都議会で2月24、25両日に行われた一般質問では、2日間で24人が質問しました。日本共産党のアオヤギ有希子都議(八王子市選出)は初めての本会議質問(2月24日)に立ち、八王子市内の小児・周産期医療の拡充を求めました。

八王子市では2010年、石原慎太郎都政時代の都立病院半減計画で市内で唯一、新生児集中治療室(NICU)を備えた八王子小児病院が、清瀬(清瀬市)、梅ヶ丘(世田谷区)両小児病院とともに都立小児総合医療センター(府中市)に統廃合されて以来、市内にはNICUがなくなりました。現在、同センターのNICUへの入院実績は、地元府中市につぎ八王子市が2位です。
アオヤギ都議は「多くの八王子市民からNICUの復活を願う声が寄せられている」と強調。市内の中核病院である東海大学八王子病院と東京医科大学八王子医療センターがNICUを整備する際、「八王子市と都は必要な支援を行う」と、共産党の質問に都が答弁していたことをあげ、同市と2病院が始めている協議に都が加わるよう求めました。
また1歳4カ月の子どもが心肺停止となり、市内の病院で専門的治療ができずに小児総合医療センターに救急搬送されたものの重度の障害が残った事例を示し、小児救急への支援を求めました。
小池知事は「限られた医療資源を最大限活用し、周産期医療体制の充実強化に努めていく」と答弁。
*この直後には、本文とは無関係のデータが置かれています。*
[src/rtl/planckian_locus_chromaticity_macros.svh]
// Assertion macros for the chromaticity block
`ifndef PLANCKIAN_LOCUS_CHROMATICITY_MACROS_SVH
`define PLANCKIAN_LOCUS_CHROMATICITY_MACROS_SVH
`ifndef NO_ASSERTIONS
`define PLC_ASSERT_IMPL(label, clk, rst_n, a, c, msg) \
	label: assert property (@(posedge clk) disable iff (!rst_n) (a) |-> (c)) else $error(msg);
`define PLC_ASSERT_NEXT(label, clk, rst_n, a, c, msg) \
	label: assert property (@(posedge clk) disable iff (!rst_n) (a) |=> (c)) else $error(msg);
`else
`define PLC_ASSERT_IMPL(label, clk, rst_n, a, c, msg)
`define PLC_ASSERT_NEXT(label, clk, rst_n, a, c, msg)
`endif
`endif

[src/rtl/plc_pkg.sv]
`timescale 1ns / 1ps
`default_nettype none
package plc_pkg;
	localparam int TempW = 15;
	localparam int OutW  = 16;
	localparam int XSplit = 4000;
	localparam int YSplit = 2222;

	// coefficient range selectors travelling down the pipe
	typedef struct packed {
		logic x_high;
		logic y_low;
		logic y_high;
	} range_sel_t;

	// decimal coefficients scaled by 1e8, order c3, c2, c1, c0
	typedef longint coef_set_t [4];

	// round a 1e8-scaled decimal to f fractional bits, half away from zero
	function automatic longint to_fixed(input longint dec, input int f);
		longint mag;
		longint r;
		mag = (dec < 0) ? -dec : dec;
		r = (mag * (longint'(1) << f) + 64'sd50000000) / 64'sd100000000;
		return (dec < 0) ? -r : r;
	endfunction
endpackage
`default_nettype wire

[src/rtl/plc_recip.sv]
`timescale 1ns / 1ps
`default_nettype none
// Pipelined restoring divider: u = (1000*2^F + T/2) / T, one quotient bit per stage.
module plc_recip
	import plc_pkg::*;
#(
	parameter int FRAC_BITS = 16,
	parameter int QW = FRAC_BITS + 10
) (
	input  wire logic                  clk,
	input  wire logic                  arst_n,
	input  wire logic                  in_valid,
	input  wire logic [TempW-1:0]      in_temp,
	output logic                       out_valid,
	output logic [TempW-1:0]           out_temp,
	output logic [FRAC_BITS:0]         out_u
);
	localparam int NW = QW;
	localparam int RW = TempW + 1;
	logic [QW:0]       v_q;
	logic [NW-1:0]     n_q   [QW+1];
	logic [QW-1:0]     qt_q  [QW+1];
	logic [RW-1:0]     r_q   [QW+1];
	logic [TempW-1:0]  t_q   [QW+1];

	// load the dividend
	always_ff @(posedge clk or negedge arst_n) begin
		if (!arst_n) v_q[0] <= 1'b0;
		else v_q[0] <= in_valid;
	end
	always_ff @(posedge clk) begin
		n_q[0]  <= NW'((longint'(1000) << FRAC_BITS) + longint'(in_temp >> 1));
		qt_q[0] <= '0;
		r_q[0]  <= '0;
		t_q[0]  <= in_temp;
	end

	// one quotient bit per stage, MSB first
	for (genvar i = 0; i < QW; i++) begin : g_div
		logic [RW-1:0] sh;
		logic [RW:0]   df;
		assign sh = {r_q[i][RW-2:0], n_q[i][NW-1-i]};
		assign df = {1'b0, sh} - {2'b0, t_q[i]};
		always_ff @(posedge clk or negedge arst_n) begin
			if (!arst_n) v_q[i+1] <= 1'b0;
			else v_q[i+1] <= v_q[i];
		end
		always_ff @(posedge clk) begin
			n_q[i+1] <= n_q[i];
			t_q[i+1] <= t_q[i];
			if (!df[RW]) begin
				r_q[i+1]  <= df[RW-1:0];
				qt_q[i+1] <= qt_q[i] | (QW'(1) << (QW-1-i));
			end else begin
				r_q[i+1]  <= sh;
				qt_q[i+1] <= qt_q[i];
			end
		end
	end

	// saturate; zero divisor yields all ones, which saturates too
	assign out_valid = v_q[QW];
	assign out_temp  = t_q[QW];
	assign out_u = (qt_q[QW] > QW'({(FRAC_BITS+1){1'b1}})) ?
		{(FRAC_BITS+1){1'b1}} : qt_q[QW][FRAC_BITS:0];
endmodule
`default_nettype wire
中村倫治福祉保健局長は、2つの中核病院がNICUを整備する際は市と都は必要な支援を検討していくこととしていると認めました。
院内分教室に高等部つくって
アオヤギ都議はまた、小児総合医療センター内にある、武蔵台特別支援学校の府中分教室に高等部の設置を求めました。
アオヤギ都議は、国立がんセンターの「いるか分教室」高等部で学んだ骨肉腫と診断された青年が、「分教室があることで笑うことができた。人間らしさを取り戻すことができた」という生前残した言葉を紹介。「学びが生きるエネルギーになる。それが病院内の分教室です。分教室に小中学部だけでなく、高等部があることは大きな意義がある」と強調しました。
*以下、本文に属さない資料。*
[config.mk]
export PLATFORM = sky130hd
export DESIGN_NAME = plc_cubic
export DESIGN_NICKNAME = d
export VERILOG_FILES = /design/src/rtl/planckian_locus_chromaticity_macros.svh /design/src/rtl/plc_pkg.sv /design/src/rtl/plc_cubic.sv
export SDC_FILE = /design/constraint.sdc
export NUM_CORES = 1
export LEC_CHECK = 0
export BUFFER_PORTS_ARGS = -buffer_cell sky130_fd_sc_hd__buf_2
export CAP_MARGIN = 20
export CORE_AREA = 2 2 63 65
export CTS_CLUSTER_SIZE = 8
export DETAILED_ROUTE_END_ITERATION = 8
export DIE_AREA = 0 0 65 67
export GPL_TIMING_DRIVEN = 0
export PLACE_DENSITY = 0.78
export RECOVER_POWER = 25
export SLEW_MARGIN = 20
export SYNTH_ARGS = -nofsm -noshare
export SYNTH_HDL_FRONTEND = slang
export SYNTH_SLANG_ARGS = --single-unit
export TNS_END_PERCENT = 5
[constraint.sdc]
create_clock -name clk -period 1 [get_ports clk]
set_input_delay 0.3 -clock clk [delete_from_list [all_inputs] [get_ports clk]]
set_output_delay 0.3 -clock clk [all_outputs]
set_load 0.02 [all_outputs]
### config.mk
export PLATFORM = sky130hd
export DESIGN_NAME = newton_square_root_flat
export DESIGN_NICKNAME = d
export VERILOG_FILES = /design/src/rtl/core/nsqrt_pkg.sv /design/src/rtl/core/nsqrt_in_if.sv /design/src/rtl/core/nsqrt_out_if.sv /design/src/rtl/core/nsqrt_cfg_if.sv /design/src/rtl/core/nsqrt_ctrl.sv /design/src/rtl/core/nsqrt_dp.sv /design/src/rtl/core/newton_square_root.sv /design/src/flat_wrapper.sv
export SDC_FILE = /design/constraint.sdc
export NUM_CORES = 2
export LEC_CHECK = 0
export BUFFER_PORTS_ARGS = -buffer_cell sky130_fd_sc_hd__buf_4
export CORE_MARGIN = 1
export CORE_UTILIZATION = 23
export DETAILED_ROUTE_END_ITERATION = 6
export PLACE_DENSITY = 0.39
export SYNTH_ARGS = -nofsm -noshare
export SYNTH_HDL_FRONTEND = slang
export SYNTH_SLANG_ARGS = --single-unit
### constraint.sdc
create_clock -name clk -period 7.7 [get_ports clk]
set_input_delay 2.31 -clock clk [delete_from_list [all_inputs] [get_ports clk]]
set_output_delay 2.31 -clock clk [all_outputs]
set_load 0.05 [all_outputs]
その上で「小児がんの拠点でもあり、高校生の年齢の方も入院している。病院の医師からも高等部を求める声がある」として、「府中分教室に高等部をつくるためにまず(教育委員会と病院が)協議をしてほしい」と要望しました。
藤田裕司教育長は「都立小児総合医療センターと連携しながら、分教室の運営や訪問による教育を適切に行っていく」と答弁しました。
残土持ち込み規制の条例提起
八王子市北西部は採石場などの開発が進み、残っている里山の美しい風景も土地区画整理事業などで壊されています。アオヤギ都議は今も残る貴重な自然が壊されている現状について、知事の認識を問いました。小池知事は「自然の保護と開発の両立を図るため、自然保護条例に基づく開発許可制度により、一定規模以上の開発行為に対して、あらかじめ許可を受けることを求めてきた」「東京に残された貴重な自然を保全していく」と答弁しました。
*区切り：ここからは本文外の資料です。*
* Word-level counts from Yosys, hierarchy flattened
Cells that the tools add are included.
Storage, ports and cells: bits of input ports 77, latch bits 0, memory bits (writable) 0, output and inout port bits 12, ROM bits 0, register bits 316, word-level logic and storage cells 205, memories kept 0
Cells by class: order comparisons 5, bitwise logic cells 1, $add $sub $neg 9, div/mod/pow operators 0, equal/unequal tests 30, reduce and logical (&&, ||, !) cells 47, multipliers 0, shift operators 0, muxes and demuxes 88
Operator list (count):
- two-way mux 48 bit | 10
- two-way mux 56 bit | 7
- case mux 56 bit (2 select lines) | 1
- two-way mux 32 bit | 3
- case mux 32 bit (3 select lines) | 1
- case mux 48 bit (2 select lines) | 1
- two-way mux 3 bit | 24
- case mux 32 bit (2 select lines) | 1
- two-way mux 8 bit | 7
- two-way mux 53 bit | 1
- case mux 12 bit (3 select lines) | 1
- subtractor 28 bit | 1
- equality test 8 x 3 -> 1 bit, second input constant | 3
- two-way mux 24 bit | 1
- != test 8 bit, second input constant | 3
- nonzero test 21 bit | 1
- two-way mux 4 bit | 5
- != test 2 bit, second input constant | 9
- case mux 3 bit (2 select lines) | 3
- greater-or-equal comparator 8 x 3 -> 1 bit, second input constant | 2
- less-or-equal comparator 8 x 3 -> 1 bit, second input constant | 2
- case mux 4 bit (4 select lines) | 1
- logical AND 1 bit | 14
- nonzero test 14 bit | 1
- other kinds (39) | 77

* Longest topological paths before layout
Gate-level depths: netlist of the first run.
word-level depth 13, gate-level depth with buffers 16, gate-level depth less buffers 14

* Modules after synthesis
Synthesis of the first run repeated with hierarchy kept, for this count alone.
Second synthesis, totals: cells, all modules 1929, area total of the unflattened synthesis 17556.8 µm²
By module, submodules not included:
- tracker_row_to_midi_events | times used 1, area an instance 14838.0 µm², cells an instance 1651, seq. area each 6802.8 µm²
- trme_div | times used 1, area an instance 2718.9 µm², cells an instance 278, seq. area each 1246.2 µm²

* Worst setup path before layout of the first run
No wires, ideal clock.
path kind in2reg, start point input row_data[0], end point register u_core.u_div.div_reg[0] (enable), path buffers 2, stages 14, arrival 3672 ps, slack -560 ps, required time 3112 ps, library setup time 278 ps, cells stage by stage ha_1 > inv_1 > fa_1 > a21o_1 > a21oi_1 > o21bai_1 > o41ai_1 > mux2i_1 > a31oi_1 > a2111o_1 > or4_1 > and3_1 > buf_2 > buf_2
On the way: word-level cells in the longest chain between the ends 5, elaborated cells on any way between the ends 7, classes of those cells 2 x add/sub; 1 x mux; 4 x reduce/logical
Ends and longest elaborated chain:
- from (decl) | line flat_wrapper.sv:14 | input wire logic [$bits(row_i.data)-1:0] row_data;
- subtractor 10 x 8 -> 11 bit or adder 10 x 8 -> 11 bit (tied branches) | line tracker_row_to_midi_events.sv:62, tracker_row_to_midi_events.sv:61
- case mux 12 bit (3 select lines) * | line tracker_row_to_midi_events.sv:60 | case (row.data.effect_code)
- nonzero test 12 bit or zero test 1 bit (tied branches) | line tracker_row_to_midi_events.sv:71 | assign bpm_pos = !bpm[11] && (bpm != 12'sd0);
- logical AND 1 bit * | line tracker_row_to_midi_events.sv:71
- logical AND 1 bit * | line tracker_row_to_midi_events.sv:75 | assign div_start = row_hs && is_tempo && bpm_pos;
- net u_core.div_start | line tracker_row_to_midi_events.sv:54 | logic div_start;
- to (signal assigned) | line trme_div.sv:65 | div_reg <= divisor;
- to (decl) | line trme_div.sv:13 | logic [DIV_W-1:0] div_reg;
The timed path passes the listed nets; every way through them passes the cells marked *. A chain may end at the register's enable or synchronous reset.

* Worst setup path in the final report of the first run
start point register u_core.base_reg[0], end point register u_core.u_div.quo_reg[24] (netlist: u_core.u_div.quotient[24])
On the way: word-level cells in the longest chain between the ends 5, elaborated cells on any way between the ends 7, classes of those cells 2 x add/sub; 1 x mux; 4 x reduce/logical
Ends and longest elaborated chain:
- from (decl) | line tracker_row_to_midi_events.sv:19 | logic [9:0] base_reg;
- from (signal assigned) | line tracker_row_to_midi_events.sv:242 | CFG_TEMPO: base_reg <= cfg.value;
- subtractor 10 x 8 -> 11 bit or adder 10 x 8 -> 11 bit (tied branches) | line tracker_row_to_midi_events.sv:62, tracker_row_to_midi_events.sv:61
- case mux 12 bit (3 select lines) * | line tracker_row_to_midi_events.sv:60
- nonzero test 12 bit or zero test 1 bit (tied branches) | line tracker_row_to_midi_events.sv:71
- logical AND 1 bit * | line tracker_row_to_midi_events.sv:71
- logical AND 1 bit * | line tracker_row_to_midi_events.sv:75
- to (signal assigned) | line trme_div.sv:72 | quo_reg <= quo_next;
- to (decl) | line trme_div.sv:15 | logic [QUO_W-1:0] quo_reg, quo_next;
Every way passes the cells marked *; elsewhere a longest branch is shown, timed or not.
一方、八王子市には都の自然保護条例に基づく審議対象となる大規模な土地改変の届け出が複数出されています。昨年7月に起きた熱海市の違法残土による盛土が大量に崩れて、多くの人命が失われた事故を受けて、国は盛土による災害防止に向けた総点検を都道府県に指示。都は昨年12月時点で点検が済んだ1478カ所中、16カ所で是正措置が必要だと発表。ほとんどが多摩地域とされますが、具体的な場所は公表していません。
アオヤギ都議は「是正措置が必要な箇所を住民に公表し、直ちに安全確保すべきだ」と要求。中島高志建設局長は是正措置が必要な16カ所について「各法律や条例に基づき、すでに是正指示を行うなど適切に対応している」としました。
アオヤギ都議は大量の残土持ち込みを直接規制し、残土を発生させる側の責任も明確化させる規制条例を制定すべきだとして、都独自の条例制定を提案。上野雄一技監は「国の動向を見ながら、必要に応じ、適切に対応していく」と答えました。